Hari minggu merupakan hari santai bagi para siswa untuk terbebas dari tugas. Beda lagi dengan Argo dia tengah mengerjakan segala perbuatan Henry.
Sejak Henry menggantikan posisi Argo sementara, berbagai macam masalah timbul. Entah dimulai menjahili siswa atau guru berakhir tugas tambahan.
Ia merenggangkan tubuh sejenak merilekskan otot dia sejenak. Sejak pulang sekolah Argo meminta kepada Henry bergantian.
Berakhir dengan Argo mengerjakan beberapa tugas dari beberapa guru. Terdengar pintu kamar terbuka sosok balita berusia tiga tahun memeluk sebuah bungkus makanan.
Menghampiri sang abang yang sangat fokus mengerjakan tugas. Sedikit menarik celana yang digunakan sang abang. Tindakan dia berhasil menarik perhatian sang abang.

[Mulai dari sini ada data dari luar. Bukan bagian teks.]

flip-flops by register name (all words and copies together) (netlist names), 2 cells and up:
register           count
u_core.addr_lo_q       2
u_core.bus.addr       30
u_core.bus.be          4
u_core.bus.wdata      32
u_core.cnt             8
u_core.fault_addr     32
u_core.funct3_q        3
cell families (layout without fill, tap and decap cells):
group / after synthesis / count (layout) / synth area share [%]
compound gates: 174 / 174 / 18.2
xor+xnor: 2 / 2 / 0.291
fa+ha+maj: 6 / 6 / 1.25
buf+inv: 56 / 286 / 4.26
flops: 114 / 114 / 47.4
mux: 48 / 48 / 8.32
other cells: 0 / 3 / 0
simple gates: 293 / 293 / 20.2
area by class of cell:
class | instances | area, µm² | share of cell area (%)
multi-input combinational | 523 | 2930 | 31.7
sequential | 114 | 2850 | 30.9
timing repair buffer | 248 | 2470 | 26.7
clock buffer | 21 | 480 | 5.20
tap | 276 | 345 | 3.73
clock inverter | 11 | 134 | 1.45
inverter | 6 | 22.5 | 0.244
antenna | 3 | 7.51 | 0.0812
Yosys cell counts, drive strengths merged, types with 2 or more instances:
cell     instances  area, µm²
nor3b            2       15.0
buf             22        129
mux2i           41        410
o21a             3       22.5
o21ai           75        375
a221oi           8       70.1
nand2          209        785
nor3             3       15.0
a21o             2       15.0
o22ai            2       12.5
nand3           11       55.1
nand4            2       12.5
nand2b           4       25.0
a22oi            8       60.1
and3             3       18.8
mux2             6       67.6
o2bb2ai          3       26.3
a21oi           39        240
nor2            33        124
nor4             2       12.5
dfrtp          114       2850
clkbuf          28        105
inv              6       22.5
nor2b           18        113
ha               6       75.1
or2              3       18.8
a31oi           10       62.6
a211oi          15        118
--- src/rtl/uart_sync2.sv ---
// Two-flop synchronizer for a single asynchronous level; the reset value is
// chosen so the synchronized line comes out of reset at its idle level.
module uart_sync2 #(
  parameter logic RESET_VAL = 1'b1
) (
  input  logic clk,
  input  logic rst_n,
  input  logic d_i,
  output logic q_o
);

  logic [1:0] sync_q;

  always_ff @(posedge clk or negedge rst_n) begin
    if (!rst_n) begin
      sync_q <= {2{RESET_VAL}};
    end else begin
      sync_q <= {sync_q[0], d_i};
    end
  end

  assign q_o = sync_q[1];

endmodule
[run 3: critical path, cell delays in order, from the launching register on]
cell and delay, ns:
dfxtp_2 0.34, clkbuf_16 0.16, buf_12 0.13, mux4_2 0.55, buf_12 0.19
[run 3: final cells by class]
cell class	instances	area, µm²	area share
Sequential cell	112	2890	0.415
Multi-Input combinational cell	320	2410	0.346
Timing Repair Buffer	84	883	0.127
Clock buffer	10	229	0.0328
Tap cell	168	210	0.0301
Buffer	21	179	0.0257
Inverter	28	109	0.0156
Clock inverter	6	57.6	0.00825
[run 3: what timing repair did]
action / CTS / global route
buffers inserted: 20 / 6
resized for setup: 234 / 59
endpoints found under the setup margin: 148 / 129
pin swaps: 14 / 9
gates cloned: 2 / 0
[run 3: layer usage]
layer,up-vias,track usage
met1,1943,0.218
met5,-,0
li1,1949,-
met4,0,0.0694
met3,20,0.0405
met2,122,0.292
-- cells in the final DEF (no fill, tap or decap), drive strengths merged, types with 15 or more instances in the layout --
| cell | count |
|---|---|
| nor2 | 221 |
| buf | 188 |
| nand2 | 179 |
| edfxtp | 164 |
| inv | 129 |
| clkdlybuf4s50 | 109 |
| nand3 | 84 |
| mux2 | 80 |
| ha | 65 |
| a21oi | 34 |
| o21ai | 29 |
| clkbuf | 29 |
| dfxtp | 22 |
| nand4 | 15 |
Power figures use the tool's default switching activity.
===== config.mk =====
export PLATFORM = sky130hd
export DESIGN_NAME = lc3_decode
export DESIGN_NICKNAME = d
export VERILOG_FILES = /design/src/rtl/lc3_decode.sv
export SDC_FILE = /design/constraint.sdc
export NUM_CORES = 1
export LEC_CHECK = 0
export CORE_ASPECT_RATIO = 1.1
export CORE_MARGIN = 2
export CORE_UTILIZATION = 40
export DETAILED_ROUTE_END_ITERATION = 8
export PLACE_DENSITY = 0.89
export SYNTH_ARGS = -nofsm -noshare
export SYNTH_HDL_FRONTEND = slang
export SYNTH_SLANG_ARGS = --single-unit

===== constraint.sdc =====
create_clock -name clock -period 1.6 [get_ports clock]
set_input_delay 0.24 -clock clock [delete_from_list [all_inputs] [get_ports clock]]
set_output_delay 0.24 -clock clock [all_outputs]
set_load 0.02 [all_outputs]

===== src/rtl/lc3_decode.sv =====
// LC-3 decode stage: registers the fetched instruction/npc and the execute, memory and writeback control words.
// One-cycle latency; enable_decode=0 holds every output except decode_valid, so stalls of any length are safe.
module lc3_decode #(
  parameter int DW = 16
) (
  input  logic          clock,
  input  logic          reset,
  input  logic          enable_decode,
  input  logic [DW-1:0] dout,
  input  logic [DW-1:0] npc_in,
  output logic [DW-1:0] ir,
  output logic [DW-1:0] npc_out,
  output logic [5:0]    e_control,
  output logic [1:0]    w_control,
  output logic          mem_control,
  output logic          illegal,
  output logic          decode_valid
);

  localparam logic [3:0] OP_BR  = 4'b0000;
  localparam logic [3:0] OP_ADD = 4'b0001;
  localparam logic [3:0] OP_LD  = 4'b0010;
  localparam logic [3:0] OP_ST  = 4'b0011;
  localparam logic [3:0] OP_AND = 4'b0101;
  localparam logic [3:0] OP_LDR = 4'b0110;
  localparam logic [3:0] OP_STR = 4'b0111;
  localparam logic [3:0] OP_NOT = 4'b1001;
  localparam logic [3:0] OP_LDI = 4'b1010;
  localparam logic [3:0] OP_STI = 4'b1011;
  localparam logic [3:0] OP_JMP = 4'b1100;
  localparam logic [3:0] OP_LEA = 4'b1110;

  localparam logic [1:0] PC1_NONE = 2'b00;
  localparam logic [1:0] PC1_OFF9 = 2'b01;
  localparam logic [1:0] PC1_OFF6 = 2'b10;
  localparam logic [1:0] PC1_ZERO = 2'b11;

  localparam logic [1:0] WB_ALU = 2'b00;
  localparam logic [1:0] WB_MEM = 2'b01;
  localparam logic [1:0] WB_PC  = 2'b10;

  logic [3:0]    opcode;
  logic [1:0]    dec_alu;
  logic [1:0]    dec_pcsel1;
  logic          dec_pcsel2;
  logic          dec_op2;
  logic [1:0]    dec_wb;
  logic          dec_mem;
  logic          dec_ill;

  logic [DW-1:0] ir_q,        ir_d;
  logic [DW-1:0] npc_q,       npc_d;
  logic [5:0]    e_ctrl_q,    e_ctrl_d;
  logic [1:0]    w_ctrl_q,    w_ctrl_d;
  logic          mem_ctrl_q,  mem_ctrl_d;
  logic          illegal_q,   illegal_d;
  logic          valid_q,     valid_d;

  assign opcode = dout[DW-1 -: 4];

  always_comb begin
    dec_alu    = 2'b00;
    dec_pcsel1 = PC1_NONE;
    dec_pcsel2 = 1'b0;
    dec_op2    = 1'b0;
    dec_wb     = WB_ALU;
    dec_mem    = 1'b0;
    dec_ill    = 1'b0;
    case (opcode)
      OP_ADD: dec_op2 = ~dout[5];
      OP_AND: begin
        dec_alu = 2'b01;
        dec_op2 = ~dout[5];
      end
      OP_NOT: dec_alu = 2'b10;
      OP_BR, OP_ST: begin
        dec_pcsel1 = PC1_OFF9;
        dec_pcsel2 = 1'b1;
      end
      OP_LD: begin
        dec_pcsel1 = PC1_OFF9;
        dec_pcsel2 = 1'b1;
        dec_wb     = WB_MEM;
      end
      OP_LDI: begin
        dec_pcsel1 = PC1_OFF9;
        dec_pcsel2 = 1'b1;
        dec_wb     = WB_MEM;
        dec_mem    = 1'b1;
      end
      OP_STI: begin
        dec_pcsel1 = PC1_OFF9;
        dec_pcsel2 = 1'b1;
        dec_mem    = 1'b1;
      end
      OP_LEA: begin
        dec_pcsel1 = PC1_OFF9;
        dec_pcsel2 = 1'b1;
        dec_wb     = WB_PC;
      end
      OP_LDR: begin
        dec_pcsel1 = PC1_OFF6;
        dec_wb     = WB_MEM;
      end
      OP_STR: dec_pcsel1 = PC1_OFF6;
      OP_JMP: dec_pcsel1 = PC1_ZERO;
      // Reserved opcodes leave every control field at zero so downstream stages see a no-op.
      default: dec_ill = 1'b1;
    endcase
  end

  always_comb begin
    ir_d       = ir_q;
    npc_d      = npc_q;
    e_ctrl_d   = e_ctrl_q;
    w_ctrl_d   = w_ctrl_q;
    mem_ctrl_d = mem_ctrl_q;
    illegal_d  = illegal_q;
    valid_d    = enable_decode;
    if (enable_decode) begin
      ir_d       = dout;
      npc_d      = npc_in;
      e_ctrl_d   = {dec_alu, dec_pcsel1, dec_pcsel2, dec_op2};
      w_ctrl_d   = dec_wb;
      mem_ctrl_d = dec_mem;
      illegal_d  = dec_ill;
    end
  end

  always_ff @(posedge clock or negedge reset) begin
    if (!reset) begin
      ir_q       <= '0;
      npc_q      <= '0;
      e_ctrl_q   <= '0;
      w_ctrl_q   <= '0;
      mem_ctrl_q <= 1'b0;
      illegal_q  <= 1'b0;
      valid_q    <= 1'b0;
    end else begin
      ir_q       <= ir_d;
      npc_q      <= npc_d;
      e_ctrl_q   <= e_ctrl_d;
      w_ctrl_q   <= w_ctrl_d;
      mem_ctrl_q <= mem_ctrl_d;
      illegal_q  <= illegal_d;
      valid_q    <= valid_d;
    end
  end

  assign ir           = ir_q;
  assign npc_out      = npc_q;
  assign e_control    = e_ctrl_q;
  assign w_control    = w_ctrl_q;
  assign mem_control  = mem_ctrl_q;
  assign illegal      = illegal_q;
  assign decode_valid = valid_q;

endmodule
<file path="config.mk">
export PLATFORM = sky130hd
export DESIGN_NAME = alu_op_sequencer
export DESIGN_NICKNAME = d
export VERILOG_FILES = /design/src/rtl/alu_pkg.sv /design/src/rtl/alu_iter_unit.sv /design/src/rtl/alu_op_sequencer.sv
export SDC_FILE = /design/constraint.sdc
export NUM_CORES = 1
export LEC_CHECK = 0
export ABC_AREA = 1
export CORE_MARGIN = 8
export CORE_UTILIZATION = 63
export CTS_CLUSTER_DIAMETER = 150
export CTS_CLUSTER_SIZE = 25
export DETAILED_ROUTE_END_ITERATION = 8
export PLACE_DENSITY = 0.86
export SLEW_MARGIN = 5
export SYNTH_ARGS = -nofsm -noshare
export SYNTH_HDL_FRONTEND = slang
export SYNTH_SLANG_ARGS = --single-unit
</file>
<file path="constraint.sdc">
create_clock -name clk -period 4 [get_ports clk]
set_input_delay 0.8 -clock clk [delete_from_list [all_inputs] [get_ports clk]]
set_output_delay 0.8 -clock clk [all_outputs]
set_load 0.01 [all_outputs]
</file>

Sang balita membuka bungkus makanan yang dia bawa, dan memberikan sebungkus makanan ke depan sang abang. "Kata mama, kalau makan cokelat bisa membuat kita senang," ujar Fano polos.
Dengan senang hati Argo menerima cokelat pemberian sang adik. Ia berdiri, dan mengangkat tubuh Fano. "Baik sekali adek manis abang ini," ujar Argo kepada sang adik.
"Kakak juga dapet kok! Adek mau berbagi sama abang dan kakak," ujar Fano.
Argo menggendong sang adik tak lupa mengambil beberapa lembar tisu diatas meja belajarnya. Berjalan menuju kasur ia bersama sang adik duduk bersampingan. Dengan telaten Argo membersihkan cokelat dari kedua pipi gembil sang adik.
"Padahal adek bisa lho menghabiskan semua cokelatnya sendiri," ujar Argo.
"Papa bilang bahwa berbagi itu indah. Abang dan kakak saja sering kasih cokelat sama adek kok."
"Adek sekarang punya cokelat jadi bagi sama abang dan kakak," sahut Fano polos.
"Anak sekecil kamu biasanya egois tahu," komentar Argo.
"Adek tidak boleh egois. Cokelat terlalu banyak dimakan bisa buat gigiku sakit," ujar Fano.
"ABANG!" teriak Rimba.
"Dan!" tegur Argo.
Rimba terjatuh begitu saja ketika membuka pintu kamar. Argo memberi nasihat kepada Fano agar tidak turun. Sang bungsu menurut. Dengan cepat Argo menghampiri Rimba yang kesulitan bangun.
Mengalungkan tangan kanan Rimba ke bahunya, ia membantu Rimba untuk berdiri. Sedikit ringisan terdengar dari mulut Rimba.
Dengan sedikit bantuan Fano akhirnya Rimba duduk diatas kasur Argo. "Kau jatuh dimana?" tanya Argo kepada Rimba.
Ia sangat jeli melihat bahwa lutut sang adik sedikit membiru. "Kakak jatuh menggelinding gitu di tangga," jawab Rimba.
Mendengar jawaban Rimba wajah Argo langsung kaget. "Kepalamu pusing tidak?" tanya Argo khawatir.
"Tidak," jawab Rimba.
"Abang akan panggilkan mama dulu," ujar Argo.
Rimba mengganggukkan kepala mengerti. Fano menatap bingung atas tingkah sang abang. Rimba walaupun merasa sedikit merasakan sakit, ia malah memeluk tubuh sang adik.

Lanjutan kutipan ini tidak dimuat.